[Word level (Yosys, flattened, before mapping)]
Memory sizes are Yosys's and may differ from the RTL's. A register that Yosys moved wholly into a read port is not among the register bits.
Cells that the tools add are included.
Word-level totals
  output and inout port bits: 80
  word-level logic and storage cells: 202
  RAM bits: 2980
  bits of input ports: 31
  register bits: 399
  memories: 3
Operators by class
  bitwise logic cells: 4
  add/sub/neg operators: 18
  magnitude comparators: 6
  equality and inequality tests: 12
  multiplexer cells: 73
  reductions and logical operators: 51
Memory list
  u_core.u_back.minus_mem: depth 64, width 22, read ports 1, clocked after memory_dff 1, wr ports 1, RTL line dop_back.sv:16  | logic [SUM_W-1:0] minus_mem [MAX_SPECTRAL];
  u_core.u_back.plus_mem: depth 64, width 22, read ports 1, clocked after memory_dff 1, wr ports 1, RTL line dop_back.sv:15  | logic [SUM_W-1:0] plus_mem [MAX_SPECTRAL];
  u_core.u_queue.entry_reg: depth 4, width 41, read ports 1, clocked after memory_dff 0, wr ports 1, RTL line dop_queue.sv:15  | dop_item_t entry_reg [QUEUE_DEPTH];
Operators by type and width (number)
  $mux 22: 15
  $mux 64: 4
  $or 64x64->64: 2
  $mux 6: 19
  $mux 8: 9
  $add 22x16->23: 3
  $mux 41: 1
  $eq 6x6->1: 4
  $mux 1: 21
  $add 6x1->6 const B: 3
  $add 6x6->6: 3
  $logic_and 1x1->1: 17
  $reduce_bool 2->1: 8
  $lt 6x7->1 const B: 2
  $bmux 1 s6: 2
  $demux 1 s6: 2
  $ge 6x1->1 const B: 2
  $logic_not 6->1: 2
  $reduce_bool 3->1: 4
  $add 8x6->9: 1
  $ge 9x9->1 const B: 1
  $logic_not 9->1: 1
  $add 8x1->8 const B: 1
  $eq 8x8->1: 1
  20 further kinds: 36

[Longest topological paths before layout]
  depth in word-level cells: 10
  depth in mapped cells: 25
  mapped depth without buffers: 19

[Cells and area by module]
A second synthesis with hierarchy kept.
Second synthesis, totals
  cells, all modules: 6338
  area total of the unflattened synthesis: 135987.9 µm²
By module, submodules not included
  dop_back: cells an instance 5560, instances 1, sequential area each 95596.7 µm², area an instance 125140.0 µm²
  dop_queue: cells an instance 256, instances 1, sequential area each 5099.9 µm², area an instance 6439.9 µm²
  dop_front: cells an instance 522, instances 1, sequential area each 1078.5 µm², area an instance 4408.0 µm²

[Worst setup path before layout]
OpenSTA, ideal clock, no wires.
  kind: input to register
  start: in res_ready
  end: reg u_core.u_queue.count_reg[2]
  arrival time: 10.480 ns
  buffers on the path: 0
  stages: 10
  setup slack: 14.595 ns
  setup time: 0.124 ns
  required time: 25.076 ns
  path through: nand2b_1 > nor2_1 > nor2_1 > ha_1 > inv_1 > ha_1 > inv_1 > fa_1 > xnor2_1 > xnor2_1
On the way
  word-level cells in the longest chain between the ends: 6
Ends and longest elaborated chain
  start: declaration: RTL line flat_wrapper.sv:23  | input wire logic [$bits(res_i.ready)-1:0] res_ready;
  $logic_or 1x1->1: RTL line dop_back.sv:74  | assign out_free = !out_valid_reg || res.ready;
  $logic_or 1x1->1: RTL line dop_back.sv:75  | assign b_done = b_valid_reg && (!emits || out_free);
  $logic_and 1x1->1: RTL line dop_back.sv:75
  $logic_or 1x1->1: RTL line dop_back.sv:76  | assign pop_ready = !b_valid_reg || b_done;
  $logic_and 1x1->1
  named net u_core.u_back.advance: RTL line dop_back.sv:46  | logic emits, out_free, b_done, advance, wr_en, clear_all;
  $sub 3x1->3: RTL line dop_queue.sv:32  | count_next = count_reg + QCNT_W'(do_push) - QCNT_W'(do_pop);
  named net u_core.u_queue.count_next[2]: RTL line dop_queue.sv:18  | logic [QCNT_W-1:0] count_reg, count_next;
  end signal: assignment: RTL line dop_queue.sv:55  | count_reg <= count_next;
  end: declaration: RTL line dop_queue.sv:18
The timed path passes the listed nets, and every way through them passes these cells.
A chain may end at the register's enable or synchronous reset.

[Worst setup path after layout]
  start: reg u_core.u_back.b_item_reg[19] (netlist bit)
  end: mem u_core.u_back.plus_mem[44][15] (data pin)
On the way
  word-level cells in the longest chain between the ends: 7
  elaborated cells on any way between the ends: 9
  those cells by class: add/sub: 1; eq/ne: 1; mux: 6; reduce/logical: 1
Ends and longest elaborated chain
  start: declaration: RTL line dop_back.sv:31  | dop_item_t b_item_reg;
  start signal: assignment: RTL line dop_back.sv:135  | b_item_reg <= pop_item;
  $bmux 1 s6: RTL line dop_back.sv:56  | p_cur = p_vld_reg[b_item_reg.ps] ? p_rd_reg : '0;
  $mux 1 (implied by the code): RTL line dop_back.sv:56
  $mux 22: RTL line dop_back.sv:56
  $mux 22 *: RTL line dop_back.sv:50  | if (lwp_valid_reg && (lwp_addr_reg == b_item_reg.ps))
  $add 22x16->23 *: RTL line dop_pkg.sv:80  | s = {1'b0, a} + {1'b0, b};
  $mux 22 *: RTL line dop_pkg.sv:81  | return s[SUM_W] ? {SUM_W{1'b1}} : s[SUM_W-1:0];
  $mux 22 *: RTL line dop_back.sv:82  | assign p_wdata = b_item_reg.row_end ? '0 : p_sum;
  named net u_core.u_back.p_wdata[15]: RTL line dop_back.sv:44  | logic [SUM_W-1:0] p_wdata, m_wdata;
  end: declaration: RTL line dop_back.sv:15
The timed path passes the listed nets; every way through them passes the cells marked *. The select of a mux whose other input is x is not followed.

───

§ WHAT YOU ARE ASKED TO DO: Return only and exactly the lines from the one that contains "22x16->23 *: RTL" through the final line of the material above.

§ EXERCISE SOLUTION:
  $add 22x16->23 *: RTL line dop_pkg.sv:80  | s = {1'b0, a} + {1'b0, b};
  $mux 22 *: RTL line dop_pkg.sv:81  | return s[SUM_W] ? {SUM_W{1'b1}} : s[SUM_W-1:0];
  $mux 22 *: RTL line dop_back.sv:82  | assign p_wdata = b_item_reg.row_end ? '0 : p_sum;
  named net u_core.u_back.p_wdata[15]: RTL line dop_back.sv:44  | logic [SUM_W-1:0] p_wdata, m_wdata;
  end: declaration: RTL line dop_back.sv:15
The timed path passes the listed nets; every way through them passes the cells marked *. The select of a mux whose other input is x is not followed.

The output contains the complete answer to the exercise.